• **TASK TO CARRY OUT**: Whenever a line of the records below contains the word "synthesis", copy that line.

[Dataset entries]
┌──
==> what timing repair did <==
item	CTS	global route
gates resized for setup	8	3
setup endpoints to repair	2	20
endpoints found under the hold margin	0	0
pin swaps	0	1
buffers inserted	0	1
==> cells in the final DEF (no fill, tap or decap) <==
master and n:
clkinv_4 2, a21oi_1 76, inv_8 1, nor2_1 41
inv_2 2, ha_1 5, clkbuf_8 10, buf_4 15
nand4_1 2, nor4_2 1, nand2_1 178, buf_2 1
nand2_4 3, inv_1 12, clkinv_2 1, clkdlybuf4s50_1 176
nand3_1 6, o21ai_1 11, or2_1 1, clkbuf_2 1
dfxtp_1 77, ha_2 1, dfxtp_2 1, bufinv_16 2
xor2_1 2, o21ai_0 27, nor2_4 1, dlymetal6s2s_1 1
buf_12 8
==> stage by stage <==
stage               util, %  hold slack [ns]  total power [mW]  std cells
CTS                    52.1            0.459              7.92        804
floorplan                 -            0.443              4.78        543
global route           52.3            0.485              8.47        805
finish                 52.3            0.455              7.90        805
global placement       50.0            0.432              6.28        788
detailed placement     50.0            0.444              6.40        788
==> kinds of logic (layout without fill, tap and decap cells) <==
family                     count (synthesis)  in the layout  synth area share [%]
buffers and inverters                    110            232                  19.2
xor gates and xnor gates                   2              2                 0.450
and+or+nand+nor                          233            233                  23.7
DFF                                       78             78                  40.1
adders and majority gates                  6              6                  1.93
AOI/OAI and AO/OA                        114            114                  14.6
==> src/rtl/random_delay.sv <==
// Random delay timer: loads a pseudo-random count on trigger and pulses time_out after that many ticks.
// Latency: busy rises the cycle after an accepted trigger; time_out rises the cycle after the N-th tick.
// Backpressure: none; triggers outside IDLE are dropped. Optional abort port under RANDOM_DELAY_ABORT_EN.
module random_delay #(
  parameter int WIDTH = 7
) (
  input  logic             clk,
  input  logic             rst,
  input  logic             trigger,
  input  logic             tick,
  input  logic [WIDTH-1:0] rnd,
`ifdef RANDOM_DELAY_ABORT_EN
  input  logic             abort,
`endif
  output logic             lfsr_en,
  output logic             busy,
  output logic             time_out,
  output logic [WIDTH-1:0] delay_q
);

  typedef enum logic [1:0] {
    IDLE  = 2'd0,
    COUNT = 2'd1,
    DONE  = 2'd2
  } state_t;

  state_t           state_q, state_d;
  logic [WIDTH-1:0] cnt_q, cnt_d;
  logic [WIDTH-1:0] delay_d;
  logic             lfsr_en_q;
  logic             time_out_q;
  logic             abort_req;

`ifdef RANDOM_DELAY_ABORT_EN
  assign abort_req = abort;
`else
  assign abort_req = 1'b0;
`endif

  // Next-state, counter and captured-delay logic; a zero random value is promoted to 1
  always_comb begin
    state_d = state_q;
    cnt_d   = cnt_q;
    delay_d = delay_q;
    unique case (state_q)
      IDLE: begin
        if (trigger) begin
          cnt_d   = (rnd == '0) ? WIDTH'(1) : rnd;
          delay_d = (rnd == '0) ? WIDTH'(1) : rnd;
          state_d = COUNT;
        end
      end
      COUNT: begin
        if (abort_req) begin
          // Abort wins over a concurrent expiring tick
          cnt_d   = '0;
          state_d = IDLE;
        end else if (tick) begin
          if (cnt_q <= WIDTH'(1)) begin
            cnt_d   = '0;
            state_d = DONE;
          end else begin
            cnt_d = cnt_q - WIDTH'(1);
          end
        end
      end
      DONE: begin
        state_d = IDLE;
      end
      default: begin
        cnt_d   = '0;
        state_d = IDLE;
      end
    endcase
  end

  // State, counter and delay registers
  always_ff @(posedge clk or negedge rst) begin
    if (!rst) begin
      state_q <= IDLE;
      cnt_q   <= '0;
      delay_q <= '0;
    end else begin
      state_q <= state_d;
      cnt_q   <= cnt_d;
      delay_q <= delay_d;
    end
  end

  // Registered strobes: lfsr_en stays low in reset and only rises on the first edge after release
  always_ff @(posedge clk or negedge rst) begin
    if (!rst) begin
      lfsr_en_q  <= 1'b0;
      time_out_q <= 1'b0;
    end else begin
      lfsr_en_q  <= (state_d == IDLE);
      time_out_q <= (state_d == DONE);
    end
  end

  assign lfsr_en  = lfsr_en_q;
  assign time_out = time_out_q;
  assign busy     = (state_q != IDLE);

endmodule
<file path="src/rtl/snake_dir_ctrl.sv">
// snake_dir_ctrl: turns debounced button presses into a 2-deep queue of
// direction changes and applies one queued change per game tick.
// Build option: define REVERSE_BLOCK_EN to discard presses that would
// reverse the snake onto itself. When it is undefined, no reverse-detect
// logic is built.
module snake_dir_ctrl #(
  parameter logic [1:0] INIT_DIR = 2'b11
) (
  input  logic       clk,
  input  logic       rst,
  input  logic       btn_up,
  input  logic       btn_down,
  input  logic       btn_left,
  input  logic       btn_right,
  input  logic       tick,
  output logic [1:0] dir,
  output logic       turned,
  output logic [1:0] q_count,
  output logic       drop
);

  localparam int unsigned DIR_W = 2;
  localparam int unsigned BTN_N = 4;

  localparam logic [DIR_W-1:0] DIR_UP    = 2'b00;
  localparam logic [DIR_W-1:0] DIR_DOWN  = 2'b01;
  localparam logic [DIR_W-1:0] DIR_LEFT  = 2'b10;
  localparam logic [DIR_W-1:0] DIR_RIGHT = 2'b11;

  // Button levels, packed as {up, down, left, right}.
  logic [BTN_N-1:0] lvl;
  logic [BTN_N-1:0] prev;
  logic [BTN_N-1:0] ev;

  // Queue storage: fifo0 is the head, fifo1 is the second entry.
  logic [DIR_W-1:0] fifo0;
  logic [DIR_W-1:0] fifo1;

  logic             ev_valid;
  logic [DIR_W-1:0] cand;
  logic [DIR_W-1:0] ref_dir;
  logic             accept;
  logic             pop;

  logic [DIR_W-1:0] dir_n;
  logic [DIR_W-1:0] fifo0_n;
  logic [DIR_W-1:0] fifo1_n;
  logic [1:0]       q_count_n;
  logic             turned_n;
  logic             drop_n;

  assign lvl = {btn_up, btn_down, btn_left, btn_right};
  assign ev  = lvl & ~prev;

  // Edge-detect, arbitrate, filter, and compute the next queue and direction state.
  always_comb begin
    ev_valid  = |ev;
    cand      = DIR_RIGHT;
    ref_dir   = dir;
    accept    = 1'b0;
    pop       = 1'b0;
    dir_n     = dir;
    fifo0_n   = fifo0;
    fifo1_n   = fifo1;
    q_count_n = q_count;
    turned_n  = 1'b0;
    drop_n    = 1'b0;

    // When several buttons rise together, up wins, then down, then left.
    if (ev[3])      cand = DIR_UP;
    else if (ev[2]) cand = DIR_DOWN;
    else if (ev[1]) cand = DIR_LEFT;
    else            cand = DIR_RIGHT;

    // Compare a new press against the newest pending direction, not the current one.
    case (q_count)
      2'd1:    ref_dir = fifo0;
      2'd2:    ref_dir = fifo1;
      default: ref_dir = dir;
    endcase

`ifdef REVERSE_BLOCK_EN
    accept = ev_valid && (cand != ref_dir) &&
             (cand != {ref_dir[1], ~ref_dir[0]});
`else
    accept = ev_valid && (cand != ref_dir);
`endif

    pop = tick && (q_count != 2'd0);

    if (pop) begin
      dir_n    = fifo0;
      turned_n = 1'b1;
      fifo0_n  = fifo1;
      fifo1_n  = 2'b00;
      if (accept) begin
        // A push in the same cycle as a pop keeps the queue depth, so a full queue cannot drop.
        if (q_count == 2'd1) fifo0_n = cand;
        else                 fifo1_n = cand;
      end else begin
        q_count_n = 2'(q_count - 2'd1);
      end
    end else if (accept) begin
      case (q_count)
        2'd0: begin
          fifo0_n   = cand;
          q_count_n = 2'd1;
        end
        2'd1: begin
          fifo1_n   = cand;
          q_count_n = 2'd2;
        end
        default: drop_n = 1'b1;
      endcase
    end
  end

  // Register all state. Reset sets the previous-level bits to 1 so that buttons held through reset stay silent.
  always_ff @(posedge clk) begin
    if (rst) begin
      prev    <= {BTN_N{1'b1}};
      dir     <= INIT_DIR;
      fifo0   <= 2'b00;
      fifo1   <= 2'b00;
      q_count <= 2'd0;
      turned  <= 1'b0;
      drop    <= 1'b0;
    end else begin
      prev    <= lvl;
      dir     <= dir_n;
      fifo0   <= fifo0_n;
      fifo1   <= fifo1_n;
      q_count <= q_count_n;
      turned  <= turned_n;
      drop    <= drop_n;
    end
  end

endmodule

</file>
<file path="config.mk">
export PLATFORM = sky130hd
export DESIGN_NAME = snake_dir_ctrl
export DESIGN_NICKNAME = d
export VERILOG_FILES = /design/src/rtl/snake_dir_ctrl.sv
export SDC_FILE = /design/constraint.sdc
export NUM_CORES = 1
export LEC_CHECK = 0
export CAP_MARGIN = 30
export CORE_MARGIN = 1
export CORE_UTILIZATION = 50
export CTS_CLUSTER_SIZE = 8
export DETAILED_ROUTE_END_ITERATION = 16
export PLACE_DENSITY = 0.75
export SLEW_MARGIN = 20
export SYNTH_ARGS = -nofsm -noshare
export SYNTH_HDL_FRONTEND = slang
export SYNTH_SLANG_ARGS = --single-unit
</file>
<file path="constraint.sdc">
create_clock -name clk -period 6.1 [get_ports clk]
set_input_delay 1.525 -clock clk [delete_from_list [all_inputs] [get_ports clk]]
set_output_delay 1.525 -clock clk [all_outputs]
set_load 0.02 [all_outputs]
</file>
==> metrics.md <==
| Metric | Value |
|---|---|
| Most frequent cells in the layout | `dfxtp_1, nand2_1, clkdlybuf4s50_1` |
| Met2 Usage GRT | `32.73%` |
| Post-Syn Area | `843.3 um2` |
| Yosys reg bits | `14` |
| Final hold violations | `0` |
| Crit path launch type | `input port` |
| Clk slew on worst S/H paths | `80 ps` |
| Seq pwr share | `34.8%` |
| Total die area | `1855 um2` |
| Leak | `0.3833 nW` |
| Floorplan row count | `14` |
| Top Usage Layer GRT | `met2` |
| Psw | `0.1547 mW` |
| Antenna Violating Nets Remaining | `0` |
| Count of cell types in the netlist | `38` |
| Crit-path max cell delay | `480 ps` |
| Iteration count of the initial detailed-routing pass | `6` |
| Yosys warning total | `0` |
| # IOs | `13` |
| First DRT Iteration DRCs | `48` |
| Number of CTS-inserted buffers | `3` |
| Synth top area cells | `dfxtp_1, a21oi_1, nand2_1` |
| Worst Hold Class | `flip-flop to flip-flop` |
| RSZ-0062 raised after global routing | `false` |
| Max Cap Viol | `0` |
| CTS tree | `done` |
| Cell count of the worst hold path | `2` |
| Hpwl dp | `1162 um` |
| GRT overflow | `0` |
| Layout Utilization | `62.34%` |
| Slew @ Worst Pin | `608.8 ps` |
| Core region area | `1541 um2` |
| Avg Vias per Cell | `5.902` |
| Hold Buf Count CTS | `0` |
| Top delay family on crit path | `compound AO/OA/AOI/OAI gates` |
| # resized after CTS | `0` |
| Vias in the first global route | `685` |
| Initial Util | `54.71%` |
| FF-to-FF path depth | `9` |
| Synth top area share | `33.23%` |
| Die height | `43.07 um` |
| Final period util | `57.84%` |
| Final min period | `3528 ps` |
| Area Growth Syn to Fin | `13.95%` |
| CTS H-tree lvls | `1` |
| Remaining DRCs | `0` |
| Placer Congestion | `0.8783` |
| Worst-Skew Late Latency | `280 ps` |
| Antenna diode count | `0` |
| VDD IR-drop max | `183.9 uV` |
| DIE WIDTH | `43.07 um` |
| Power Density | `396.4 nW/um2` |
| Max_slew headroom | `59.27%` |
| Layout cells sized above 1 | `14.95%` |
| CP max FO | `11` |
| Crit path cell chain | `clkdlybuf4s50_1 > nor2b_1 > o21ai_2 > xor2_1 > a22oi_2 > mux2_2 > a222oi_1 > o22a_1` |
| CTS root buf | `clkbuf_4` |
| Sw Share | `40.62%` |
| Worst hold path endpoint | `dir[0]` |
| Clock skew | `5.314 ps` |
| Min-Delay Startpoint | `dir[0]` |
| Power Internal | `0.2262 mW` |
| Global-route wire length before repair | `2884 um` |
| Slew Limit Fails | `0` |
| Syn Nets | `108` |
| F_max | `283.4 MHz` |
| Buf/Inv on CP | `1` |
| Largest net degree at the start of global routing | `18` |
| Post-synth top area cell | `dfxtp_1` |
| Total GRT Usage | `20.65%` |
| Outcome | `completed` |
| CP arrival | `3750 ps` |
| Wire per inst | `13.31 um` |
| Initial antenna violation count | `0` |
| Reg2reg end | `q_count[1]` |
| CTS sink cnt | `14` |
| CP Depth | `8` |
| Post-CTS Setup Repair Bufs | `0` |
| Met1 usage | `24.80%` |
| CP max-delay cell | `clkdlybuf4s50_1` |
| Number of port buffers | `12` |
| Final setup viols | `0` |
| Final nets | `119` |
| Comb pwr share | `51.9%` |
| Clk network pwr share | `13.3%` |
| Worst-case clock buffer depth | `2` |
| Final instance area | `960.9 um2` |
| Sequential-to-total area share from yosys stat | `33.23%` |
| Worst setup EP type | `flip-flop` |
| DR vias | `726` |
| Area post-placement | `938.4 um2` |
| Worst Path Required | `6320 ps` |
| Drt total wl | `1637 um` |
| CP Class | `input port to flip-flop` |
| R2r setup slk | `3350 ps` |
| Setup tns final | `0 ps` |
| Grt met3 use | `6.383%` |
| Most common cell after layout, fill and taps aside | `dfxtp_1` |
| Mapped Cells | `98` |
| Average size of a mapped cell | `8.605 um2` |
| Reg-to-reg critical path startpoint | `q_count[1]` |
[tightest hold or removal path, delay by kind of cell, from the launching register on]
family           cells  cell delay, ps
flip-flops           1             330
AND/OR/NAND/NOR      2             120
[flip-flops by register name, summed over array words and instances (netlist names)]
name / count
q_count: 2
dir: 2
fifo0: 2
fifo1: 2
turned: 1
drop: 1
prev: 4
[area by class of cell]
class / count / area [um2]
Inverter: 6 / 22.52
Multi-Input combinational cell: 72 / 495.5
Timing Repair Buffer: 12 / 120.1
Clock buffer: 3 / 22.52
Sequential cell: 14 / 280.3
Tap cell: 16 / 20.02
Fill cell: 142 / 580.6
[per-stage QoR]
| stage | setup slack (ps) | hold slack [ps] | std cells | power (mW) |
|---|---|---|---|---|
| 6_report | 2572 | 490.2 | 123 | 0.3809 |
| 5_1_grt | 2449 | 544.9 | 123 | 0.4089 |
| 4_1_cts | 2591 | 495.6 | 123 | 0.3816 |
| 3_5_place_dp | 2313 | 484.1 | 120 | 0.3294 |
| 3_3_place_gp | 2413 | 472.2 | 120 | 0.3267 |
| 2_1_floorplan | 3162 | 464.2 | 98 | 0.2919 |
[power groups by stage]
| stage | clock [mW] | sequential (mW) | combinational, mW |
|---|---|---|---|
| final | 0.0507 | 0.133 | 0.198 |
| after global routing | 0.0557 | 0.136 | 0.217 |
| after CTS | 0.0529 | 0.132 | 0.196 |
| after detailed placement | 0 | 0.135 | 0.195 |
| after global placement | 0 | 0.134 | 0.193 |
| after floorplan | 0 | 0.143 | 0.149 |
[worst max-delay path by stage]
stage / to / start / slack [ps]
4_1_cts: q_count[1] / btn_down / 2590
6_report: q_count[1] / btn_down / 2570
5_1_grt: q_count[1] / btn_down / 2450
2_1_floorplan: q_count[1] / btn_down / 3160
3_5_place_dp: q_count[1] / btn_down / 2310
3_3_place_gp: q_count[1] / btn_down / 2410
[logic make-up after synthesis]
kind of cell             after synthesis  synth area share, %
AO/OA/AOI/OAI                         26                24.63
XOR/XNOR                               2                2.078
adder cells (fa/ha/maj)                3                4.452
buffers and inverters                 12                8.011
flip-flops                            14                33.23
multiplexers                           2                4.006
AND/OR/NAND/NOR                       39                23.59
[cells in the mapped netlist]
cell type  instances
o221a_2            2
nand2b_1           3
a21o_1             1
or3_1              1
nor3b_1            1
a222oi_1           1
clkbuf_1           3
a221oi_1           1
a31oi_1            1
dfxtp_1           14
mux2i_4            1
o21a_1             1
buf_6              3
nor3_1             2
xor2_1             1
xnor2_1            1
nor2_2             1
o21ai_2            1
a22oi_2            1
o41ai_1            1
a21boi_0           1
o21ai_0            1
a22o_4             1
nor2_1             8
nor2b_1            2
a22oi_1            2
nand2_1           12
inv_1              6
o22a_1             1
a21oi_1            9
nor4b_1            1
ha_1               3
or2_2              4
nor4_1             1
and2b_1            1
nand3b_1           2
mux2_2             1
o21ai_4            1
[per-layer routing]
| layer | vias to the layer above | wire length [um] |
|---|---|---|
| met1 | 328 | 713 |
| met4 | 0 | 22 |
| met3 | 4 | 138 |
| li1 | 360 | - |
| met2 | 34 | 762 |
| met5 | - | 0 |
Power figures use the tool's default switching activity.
└──
• **ANSWER TO THE PROBLEM**:
family                     count (synthesis)  in the layout  synth area share [%]
[logic make-up after synthesis]
kind of cell             after synthesis  synth area share, %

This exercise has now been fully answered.